→ Task requirements:
Please restate exactly what appears in the records below from the first line to the line where "u_walk.wlen | 11 |" is, that line included.

Collected data entries
- - -
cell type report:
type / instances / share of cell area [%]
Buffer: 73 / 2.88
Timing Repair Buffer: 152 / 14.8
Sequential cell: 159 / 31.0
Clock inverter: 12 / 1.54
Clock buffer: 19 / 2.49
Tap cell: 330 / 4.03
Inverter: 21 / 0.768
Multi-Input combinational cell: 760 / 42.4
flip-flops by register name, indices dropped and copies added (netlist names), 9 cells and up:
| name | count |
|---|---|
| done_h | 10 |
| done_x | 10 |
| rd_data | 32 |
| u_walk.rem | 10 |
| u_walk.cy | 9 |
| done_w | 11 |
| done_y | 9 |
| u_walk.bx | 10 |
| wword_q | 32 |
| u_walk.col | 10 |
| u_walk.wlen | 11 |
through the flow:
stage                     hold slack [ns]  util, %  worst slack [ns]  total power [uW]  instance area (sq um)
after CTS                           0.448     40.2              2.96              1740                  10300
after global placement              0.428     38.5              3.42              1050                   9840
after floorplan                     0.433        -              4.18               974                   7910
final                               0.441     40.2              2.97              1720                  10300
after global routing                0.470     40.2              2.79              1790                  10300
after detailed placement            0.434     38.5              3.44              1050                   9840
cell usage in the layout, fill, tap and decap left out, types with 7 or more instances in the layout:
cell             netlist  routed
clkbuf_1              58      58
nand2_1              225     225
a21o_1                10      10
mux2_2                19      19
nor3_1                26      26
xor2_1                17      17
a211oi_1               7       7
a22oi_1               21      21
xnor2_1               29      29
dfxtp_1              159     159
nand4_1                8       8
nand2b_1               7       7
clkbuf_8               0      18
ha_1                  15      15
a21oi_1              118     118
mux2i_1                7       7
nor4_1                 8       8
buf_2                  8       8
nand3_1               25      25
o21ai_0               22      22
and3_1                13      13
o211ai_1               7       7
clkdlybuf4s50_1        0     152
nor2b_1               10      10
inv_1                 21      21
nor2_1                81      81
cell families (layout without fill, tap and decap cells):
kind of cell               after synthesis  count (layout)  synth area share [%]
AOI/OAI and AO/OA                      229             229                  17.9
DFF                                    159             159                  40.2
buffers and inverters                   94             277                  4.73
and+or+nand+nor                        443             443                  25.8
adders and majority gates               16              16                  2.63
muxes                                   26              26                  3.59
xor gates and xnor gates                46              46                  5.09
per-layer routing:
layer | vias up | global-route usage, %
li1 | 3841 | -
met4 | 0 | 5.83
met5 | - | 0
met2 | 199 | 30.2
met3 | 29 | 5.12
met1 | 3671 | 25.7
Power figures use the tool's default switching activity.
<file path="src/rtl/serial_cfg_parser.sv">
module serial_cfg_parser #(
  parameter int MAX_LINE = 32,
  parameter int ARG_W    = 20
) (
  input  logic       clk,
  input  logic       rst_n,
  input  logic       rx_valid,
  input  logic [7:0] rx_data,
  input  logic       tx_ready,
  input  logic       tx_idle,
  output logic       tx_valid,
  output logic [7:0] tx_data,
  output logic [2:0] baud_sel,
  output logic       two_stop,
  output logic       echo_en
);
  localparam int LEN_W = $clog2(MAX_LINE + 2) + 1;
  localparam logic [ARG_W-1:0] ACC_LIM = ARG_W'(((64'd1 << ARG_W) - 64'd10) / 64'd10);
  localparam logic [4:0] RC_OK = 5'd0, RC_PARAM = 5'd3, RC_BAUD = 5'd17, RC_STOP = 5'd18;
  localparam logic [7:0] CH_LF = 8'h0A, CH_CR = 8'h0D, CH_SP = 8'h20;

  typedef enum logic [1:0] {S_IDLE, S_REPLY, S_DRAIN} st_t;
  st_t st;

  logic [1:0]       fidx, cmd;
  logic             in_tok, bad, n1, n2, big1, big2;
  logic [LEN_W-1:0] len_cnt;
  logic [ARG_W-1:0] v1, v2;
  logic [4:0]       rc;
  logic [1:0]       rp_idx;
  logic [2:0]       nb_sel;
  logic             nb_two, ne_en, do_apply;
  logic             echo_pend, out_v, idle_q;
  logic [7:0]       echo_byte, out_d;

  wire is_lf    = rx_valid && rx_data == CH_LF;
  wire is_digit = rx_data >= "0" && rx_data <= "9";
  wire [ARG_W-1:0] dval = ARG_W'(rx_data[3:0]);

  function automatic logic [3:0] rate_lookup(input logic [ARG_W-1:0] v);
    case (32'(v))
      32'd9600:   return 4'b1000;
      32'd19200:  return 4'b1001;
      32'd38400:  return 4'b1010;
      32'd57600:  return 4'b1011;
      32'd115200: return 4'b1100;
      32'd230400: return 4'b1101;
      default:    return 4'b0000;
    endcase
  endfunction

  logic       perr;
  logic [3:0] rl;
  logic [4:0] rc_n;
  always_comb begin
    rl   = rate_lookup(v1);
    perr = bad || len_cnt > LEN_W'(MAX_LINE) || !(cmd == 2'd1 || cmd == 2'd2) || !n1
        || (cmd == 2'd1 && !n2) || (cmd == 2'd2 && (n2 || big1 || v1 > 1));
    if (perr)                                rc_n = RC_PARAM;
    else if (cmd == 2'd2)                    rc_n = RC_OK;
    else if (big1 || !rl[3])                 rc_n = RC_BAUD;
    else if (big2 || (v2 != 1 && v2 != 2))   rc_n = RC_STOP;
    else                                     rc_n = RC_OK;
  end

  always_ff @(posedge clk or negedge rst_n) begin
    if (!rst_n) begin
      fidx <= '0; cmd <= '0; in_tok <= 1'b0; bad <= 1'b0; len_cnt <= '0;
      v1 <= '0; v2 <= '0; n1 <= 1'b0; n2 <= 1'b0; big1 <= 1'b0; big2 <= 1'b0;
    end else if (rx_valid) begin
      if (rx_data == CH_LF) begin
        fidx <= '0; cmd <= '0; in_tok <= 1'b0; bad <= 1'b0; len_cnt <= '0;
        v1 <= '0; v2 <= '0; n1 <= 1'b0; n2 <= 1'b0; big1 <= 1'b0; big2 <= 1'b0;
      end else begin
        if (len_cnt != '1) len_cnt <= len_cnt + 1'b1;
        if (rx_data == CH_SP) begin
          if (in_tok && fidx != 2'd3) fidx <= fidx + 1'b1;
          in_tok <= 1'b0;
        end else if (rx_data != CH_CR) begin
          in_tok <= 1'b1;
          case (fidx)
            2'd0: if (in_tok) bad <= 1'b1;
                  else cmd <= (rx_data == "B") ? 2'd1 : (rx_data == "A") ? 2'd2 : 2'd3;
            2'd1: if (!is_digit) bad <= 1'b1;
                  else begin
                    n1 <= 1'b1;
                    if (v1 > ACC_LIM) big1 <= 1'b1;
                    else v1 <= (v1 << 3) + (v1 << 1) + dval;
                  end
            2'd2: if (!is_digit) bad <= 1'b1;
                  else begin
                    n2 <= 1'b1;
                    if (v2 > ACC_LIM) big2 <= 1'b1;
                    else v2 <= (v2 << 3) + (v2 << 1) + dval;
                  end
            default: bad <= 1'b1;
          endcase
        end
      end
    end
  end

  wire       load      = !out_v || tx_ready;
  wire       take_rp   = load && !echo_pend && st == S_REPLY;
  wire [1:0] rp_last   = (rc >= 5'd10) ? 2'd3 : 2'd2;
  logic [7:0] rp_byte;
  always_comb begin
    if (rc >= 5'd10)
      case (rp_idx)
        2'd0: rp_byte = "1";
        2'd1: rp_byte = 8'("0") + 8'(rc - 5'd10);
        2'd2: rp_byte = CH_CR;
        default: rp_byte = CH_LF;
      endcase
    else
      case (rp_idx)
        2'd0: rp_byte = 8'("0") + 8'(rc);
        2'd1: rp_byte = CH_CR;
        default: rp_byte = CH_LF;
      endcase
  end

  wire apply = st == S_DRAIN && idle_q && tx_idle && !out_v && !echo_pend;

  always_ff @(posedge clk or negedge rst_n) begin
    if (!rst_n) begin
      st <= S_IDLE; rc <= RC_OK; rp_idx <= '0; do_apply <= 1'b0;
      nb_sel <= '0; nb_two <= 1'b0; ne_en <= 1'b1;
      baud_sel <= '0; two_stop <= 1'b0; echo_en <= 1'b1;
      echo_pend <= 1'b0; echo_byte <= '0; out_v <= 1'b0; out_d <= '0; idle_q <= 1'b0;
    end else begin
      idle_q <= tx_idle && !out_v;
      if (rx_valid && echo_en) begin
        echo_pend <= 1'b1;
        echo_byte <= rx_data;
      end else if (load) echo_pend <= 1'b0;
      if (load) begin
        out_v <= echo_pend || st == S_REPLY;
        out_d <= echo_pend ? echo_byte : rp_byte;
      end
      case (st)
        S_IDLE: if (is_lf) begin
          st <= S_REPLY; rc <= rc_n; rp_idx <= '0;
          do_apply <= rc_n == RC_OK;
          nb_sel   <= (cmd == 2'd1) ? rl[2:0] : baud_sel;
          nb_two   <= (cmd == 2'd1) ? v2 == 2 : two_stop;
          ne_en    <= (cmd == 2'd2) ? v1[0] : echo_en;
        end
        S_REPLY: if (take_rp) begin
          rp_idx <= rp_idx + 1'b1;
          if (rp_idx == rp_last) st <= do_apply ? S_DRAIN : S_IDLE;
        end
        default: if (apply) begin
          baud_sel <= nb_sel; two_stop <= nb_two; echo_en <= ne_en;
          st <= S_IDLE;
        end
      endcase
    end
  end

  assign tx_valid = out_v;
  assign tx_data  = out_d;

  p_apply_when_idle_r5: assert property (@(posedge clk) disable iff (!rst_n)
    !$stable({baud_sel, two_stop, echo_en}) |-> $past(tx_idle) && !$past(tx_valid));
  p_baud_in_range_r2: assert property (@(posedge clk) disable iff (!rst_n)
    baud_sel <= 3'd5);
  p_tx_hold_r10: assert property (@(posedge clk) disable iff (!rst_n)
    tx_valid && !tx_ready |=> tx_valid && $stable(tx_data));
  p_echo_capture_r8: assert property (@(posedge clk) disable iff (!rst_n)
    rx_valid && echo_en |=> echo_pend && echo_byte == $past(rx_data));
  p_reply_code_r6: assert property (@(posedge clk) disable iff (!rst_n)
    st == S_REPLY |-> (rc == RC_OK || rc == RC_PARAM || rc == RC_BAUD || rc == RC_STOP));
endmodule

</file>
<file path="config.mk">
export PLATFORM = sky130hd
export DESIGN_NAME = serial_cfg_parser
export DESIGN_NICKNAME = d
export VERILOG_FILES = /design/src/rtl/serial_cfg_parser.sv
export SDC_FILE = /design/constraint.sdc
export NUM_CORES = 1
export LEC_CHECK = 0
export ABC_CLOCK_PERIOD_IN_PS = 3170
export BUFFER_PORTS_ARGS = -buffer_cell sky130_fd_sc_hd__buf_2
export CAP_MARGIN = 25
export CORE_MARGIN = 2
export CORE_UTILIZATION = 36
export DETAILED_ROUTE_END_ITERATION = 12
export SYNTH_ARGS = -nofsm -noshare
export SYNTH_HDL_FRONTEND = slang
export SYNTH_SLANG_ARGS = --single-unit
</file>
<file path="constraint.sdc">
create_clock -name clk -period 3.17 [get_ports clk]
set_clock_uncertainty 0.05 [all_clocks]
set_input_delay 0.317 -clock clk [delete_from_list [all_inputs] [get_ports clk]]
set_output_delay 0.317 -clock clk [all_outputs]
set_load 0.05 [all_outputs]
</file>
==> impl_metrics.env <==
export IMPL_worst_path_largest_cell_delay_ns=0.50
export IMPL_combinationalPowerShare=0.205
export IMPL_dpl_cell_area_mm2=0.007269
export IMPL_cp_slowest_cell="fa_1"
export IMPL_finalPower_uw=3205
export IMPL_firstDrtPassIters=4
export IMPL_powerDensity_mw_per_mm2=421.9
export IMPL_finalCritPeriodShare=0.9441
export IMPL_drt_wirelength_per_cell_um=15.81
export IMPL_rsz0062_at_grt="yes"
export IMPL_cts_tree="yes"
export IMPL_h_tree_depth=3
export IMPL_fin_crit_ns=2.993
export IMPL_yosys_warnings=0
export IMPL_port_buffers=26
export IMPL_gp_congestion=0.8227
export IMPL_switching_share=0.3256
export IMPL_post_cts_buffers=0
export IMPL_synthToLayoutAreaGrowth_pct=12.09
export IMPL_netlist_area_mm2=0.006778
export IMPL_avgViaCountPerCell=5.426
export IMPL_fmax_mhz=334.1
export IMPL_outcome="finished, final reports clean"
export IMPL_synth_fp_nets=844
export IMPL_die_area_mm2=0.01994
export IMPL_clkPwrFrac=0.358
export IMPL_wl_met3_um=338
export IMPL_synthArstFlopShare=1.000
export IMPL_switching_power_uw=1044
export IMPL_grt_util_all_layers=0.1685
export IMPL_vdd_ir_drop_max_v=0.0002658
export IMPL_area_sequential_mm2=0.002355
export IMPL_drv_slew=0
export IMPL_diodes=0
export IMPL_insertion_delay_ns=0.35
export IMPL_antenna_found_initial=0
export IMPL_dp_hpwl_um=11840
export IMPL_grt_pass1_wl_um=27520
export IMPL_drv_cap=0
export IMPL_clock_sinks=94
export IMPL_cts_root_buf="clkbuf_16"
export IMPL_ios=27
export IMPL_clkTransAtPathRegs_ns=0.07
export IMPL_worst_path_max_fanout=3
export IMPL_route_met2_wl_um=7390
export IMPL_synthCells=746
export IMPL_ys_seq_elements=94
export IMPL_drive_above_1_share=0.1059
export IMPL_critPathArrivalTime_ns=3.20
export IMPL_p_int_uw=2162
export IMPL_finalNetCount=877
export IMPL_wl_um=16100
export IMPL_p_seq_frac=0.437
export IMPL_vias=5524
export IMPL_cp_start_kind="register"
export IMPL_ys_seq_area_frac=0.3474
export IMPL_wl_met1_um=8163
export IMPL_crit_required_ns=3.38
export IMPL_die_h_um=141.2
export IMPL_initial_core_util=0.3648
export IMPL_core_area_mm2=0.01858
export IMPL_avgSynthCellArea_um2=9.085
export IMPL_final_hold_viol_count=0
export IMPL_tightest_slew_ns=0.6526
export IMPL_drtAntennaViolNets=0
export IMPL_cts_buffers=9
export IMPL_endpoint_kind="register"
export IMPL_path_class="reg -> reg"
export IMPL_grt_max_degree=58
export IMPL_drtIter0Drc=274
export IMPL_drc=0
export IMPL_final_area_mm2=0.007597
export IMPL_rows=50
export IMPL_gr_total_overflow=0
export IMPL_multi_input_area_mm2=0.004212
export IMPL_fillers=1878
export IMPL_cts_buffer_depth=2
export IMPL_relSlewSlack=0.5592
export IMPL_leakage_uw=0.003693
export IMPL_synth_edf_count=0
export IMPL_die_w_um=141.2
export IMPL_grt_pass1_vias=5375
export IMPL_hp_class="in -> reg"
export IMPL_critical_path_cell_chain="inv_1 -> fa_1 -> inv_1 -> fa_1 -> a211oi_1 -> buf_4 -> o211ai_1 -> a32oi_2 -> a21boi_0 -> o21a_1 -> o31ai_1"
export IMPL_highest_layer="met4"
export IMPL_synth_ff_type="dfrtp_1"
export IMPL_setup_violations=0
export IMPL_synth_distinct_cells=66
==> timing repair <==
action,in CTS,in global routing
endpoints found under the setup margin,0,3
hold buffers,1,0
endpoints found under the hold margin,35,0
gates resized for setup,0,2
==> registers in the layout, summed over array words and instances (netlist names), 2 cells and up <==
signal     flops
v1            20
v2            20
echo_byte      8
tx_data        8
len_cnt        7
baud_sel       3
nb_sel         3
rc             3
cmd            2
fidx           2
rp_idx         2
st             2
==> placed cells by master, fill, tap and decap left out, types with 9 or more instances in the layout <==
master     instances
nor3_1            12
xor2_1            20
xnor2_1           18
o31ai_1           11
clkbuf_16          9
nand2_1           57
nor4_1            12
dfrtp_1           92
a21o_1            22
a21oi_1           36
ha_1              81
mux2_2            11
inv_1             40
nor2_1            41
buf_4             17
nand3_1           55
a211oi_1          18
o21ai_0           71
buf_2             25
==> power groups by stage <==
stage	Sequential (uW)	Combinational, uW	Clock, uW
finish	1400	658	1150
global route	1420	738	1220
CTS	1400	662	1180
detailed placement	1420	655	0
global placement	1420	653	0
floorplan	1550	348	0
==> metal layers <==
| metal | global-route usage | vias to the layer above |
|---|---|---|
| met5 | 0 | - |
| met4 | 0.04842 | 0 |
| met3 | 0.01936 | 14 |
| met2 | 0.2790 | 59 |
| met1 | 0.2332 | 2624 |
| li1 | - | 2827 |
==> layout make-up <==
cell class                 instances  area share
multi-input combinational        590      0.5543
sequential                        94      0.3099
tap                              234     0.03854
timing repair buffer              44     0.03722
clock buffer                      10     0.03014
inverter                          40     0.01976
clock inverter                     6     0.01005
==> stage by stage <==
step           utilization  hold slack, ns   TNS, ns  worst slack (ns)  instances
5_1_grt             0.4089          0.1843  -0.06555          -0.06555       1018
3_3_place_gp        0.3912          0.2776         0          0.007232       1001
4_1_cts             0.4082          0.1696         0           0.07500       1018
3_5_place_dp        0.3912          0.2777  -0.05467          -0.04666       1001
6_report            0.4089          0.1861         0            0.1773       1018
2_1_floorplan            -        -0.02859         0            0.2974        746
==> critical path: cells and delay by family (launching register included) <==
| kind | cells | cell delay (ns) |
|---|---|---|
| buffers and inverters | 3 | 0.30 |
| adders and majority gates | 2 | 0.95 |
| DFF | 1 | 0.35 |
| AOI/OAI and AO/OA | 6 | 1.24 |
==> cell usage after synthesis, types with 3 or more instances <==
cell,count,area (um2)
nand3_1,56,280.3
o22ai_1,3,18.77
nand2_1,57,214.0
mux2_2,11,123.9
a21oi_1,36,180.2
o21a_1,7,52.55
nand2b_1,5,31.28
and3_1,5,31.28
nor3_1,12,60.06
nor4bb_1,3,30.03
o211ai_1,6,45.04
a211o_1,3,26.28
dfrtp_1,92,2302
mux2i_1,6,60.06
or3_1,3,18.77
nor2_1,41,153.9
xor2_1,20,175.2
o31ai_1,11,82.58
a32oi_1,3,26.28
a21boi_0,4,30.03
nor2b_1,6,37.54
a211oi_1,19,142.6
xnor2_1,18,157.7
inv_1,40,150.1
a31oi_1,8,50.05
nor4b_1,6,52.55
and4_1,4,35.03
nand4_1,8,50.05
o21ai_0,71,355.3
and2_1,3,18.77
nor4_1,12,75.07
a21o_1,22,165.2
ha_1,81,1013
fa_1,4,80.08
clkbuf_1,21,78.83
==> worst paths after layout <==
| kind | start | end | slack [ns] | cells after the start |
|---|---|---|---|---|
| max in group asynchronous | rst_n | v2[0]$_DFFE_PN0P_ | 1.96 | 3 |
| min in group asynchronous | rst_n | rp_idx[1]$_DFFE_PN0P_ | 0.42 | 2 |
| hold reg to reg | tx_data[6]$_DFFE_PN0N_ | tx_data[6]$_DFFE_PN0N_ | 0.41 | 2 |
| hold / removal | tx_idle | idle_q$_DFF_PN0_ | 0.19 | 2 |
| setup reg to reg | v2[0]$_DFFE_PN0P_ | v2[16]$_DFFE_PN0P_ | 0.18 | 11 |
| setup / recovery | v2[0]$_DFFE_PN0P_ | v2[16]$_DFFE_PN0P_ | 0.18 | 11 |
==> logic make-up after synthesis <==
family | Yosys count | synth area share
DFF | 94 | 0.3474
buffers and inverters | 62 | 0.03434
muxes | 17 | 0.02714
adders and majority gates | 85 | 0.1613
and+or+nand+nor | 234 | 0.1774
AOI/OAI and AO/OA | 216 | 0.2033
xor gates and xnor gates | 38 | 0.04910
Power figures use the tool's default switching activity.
- - -
→ Solution:
cell type report:
type / instances / share of cell area [%]
Buffer: 73 / 2.88
Timing Repair Buffer: 152 / 14.8
Sequential cell: 159 / 31.0
Clock inverter: 12 / 1.54
Clock buffer: 19 / 2.49
Tap cell: 330 / 4.03
Inverter: 21 / 0.768
Multi-Input combinational cell: 760 / 42.4
flip-flops by register name, indices dropped and copies added (netlist names), 9 cells and up:
| name | count |
|---|---|
| done_h | 10 |
| done_x | 10 |
| rd_data | 32 |
| u_walk.rem | 10 |
| u_walk.cy | 9 |
| done_w | 11 |
| done_y | 9 |
| u_walk.bx | 10 |
| wword_q | 32 |
| u_walk.col | 10 |
| u_walk.wlen | 11 |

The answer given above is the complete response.